Anisa Mohammed Ali Othman, journalist with the independent weekly Al-Wasat was convicted on charges of “insulting the president” after she wrote two articles about government corruption in July 2007. The court also banned her from working as a journalist for a year and fined her editor, Jamal Amer, 10,000 rials (US$50), according to news reports. Othman told CPJ that she has not yet begun serving her sentence and that she plans to file an appeal in coming days,
“We condemn the continued harassment of journalists in Yemen, including the prison sentence given to Anissa Ali Othman, and call on the appeals court to reverse the decision,” said Mohamed Abdel Dayem, CPJ’s Middle East and North Africa program coordinator. “We are deeply concerned by the increasingly repressive conditions under which Yemeni journalists work.”
Othman told CPJ that she was not notified that her hearing would take place on Saturday. “Neither my lawyer nor I were present in court,” she said. “The court appointed a lawyer for me and sentenced me without giving me the chance to defend myself. Journalists in Yemen are working under constant threat.”

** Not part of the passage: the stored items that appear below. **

From an optimization exercise on the open Yosys and OpenROAD flow, aimed at small area, a short achievable clock period and few clock cycles; shortcuts taken in it are not production practice. Only simulation tests tie the RTL to the original design; equivalence was not proved. Power is estimated from default activity; no workload was simulated.

## before
Design courier_core, start of the top module:
module courier_core (
    input  wire        clk,
    input  wire        rst,           
    output wire [13:0] imem_addr,
    input  wire [31:0] imem_rdata,
    output wire [9:0]  dmem_addr,
    output wire        dmem_we,
    output wire [3:0]  dmem_be,
    output wire [31:0] dmem_wdata,
    input  wire [31:0] dmem_rdata,
    output reg         halted,
    output reg  [3:0]  halt_cause,    
    output reg  [31:0] halt_info,
    output reg  [14:0] halt_pc
);
    localparam [3:0] C_ILLEGAL = 4'h1, C_IMEM = 4'h2, C_DMEM_RANGE = 4'h3,
                     C_ALIGN = 4'h5, C_TRAP = 4'hB;
    localparam R_ADD = 0, R_AND = 1, R_OR = 2, R_XOR = 3, R_SHR = 4, R_SHL = 5,
               R_SW16 = 6, R_SW32 = 7, R_CRC = 8, R_BFX = 9, R_BFI = 10, R_PASSB = 11;
    localparam NSEL = 12;
    localparam B_REG = 3'd0, B_SIMM = 3'd1, B_ZIMM = 3'd2, B_LUI = 3'd3,
               B_LINK = 3'd4, B_WORD = 3'd5, B_PC = 3'd6;
    reg [31:0] regs [1:31];
    reg [31:1] rv;                  
    reg        fz, fn, fc, fv;
    reg [14:0] pc_f;                
    reg        a_v;                 
    reg [14:0] a_pc;
    reg        a_pt, i_pt;          
    reg [13:0] a_ptgt, i_ptgt;      
    localparam NB = 4;
    reg [NB-1:0] bt_v;
    reg [13:0] bt_tag [0:NB-1];
    reg [13:0] bt_tgt [0:NB-1];
    reg [1:0]  bt_ptr;
    reg        bt_hit;
    reg [13:0] bt_t;
    integer    q;
    always @* begin
        bt_hit = 1'b0;
        bt_t = 14'd0;
        for (q = 0; q < NB; q = q + 1)
            if (bt_v[q] && bt_tag[q] == pc_f[13:0] && !pc_f[14]) begin
                bt_hit = 1'b1;
                bt_t = bt_t | bt_tgt[q];
            end
    end
    reg        i_v;
    reg [14:0] i_pc;
    reg [31:0] i_w;
    reg [4:0]  i_rbp;               
    reg        i_bnext;             
    reg        e_v;
    reg [14:0] e_pc;
    reg [31:0] e_A, e_B;
    reg [1:0]  e_wa, e_wb;          
    reg [15:0] e_imm;
    reg [4:0]  e_rd;
    reg [NSEL-1:0] e_sel;
    reg        e_sub, e_wr, e_zn, e_cv, e_ld, e_st;
    reg [1:0]  e_size;              
    reg        e_br, e_bl, e_bnext, e_bbad, e_jr;
  ...
Settings: LEC_CHECK=0, ABC_CLOCK_PERIOD_IN_PS=4000, CAP_MARGIN=60, CORE_MARGIN=2, CORE_UTILIZATION=40, CTS_CLUSTER_DIAMETER=60, CTS_CLUSTER_SIZE=30, PLACE_DENSITY=0.6, SLEW_MARGIN=60; clock period 15.0 ns.
run.sh (not shown) runs the stock make flow with config.mk's settings and CLKGATE_MAP_FILE= SYNTH_SCRIPT=/design/flow/synth_recipe.tcl, a recipe that flattens the netlist after the stock synthesis.
Testbench counts of before, summed over its fixed seeds: cycles 246,413.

The Yemeni government’s recent crackdown on independent media began in May 2009. CPJ has since documented several attacks on the press, including the banning of newspapers, the detention of at least two journalists without charge, and two armed attacks on the Aden offices of the independent daily Al-Ayyam. CPJ research also shows that at least one journalist has disappeared in recent months under unclear circumstances.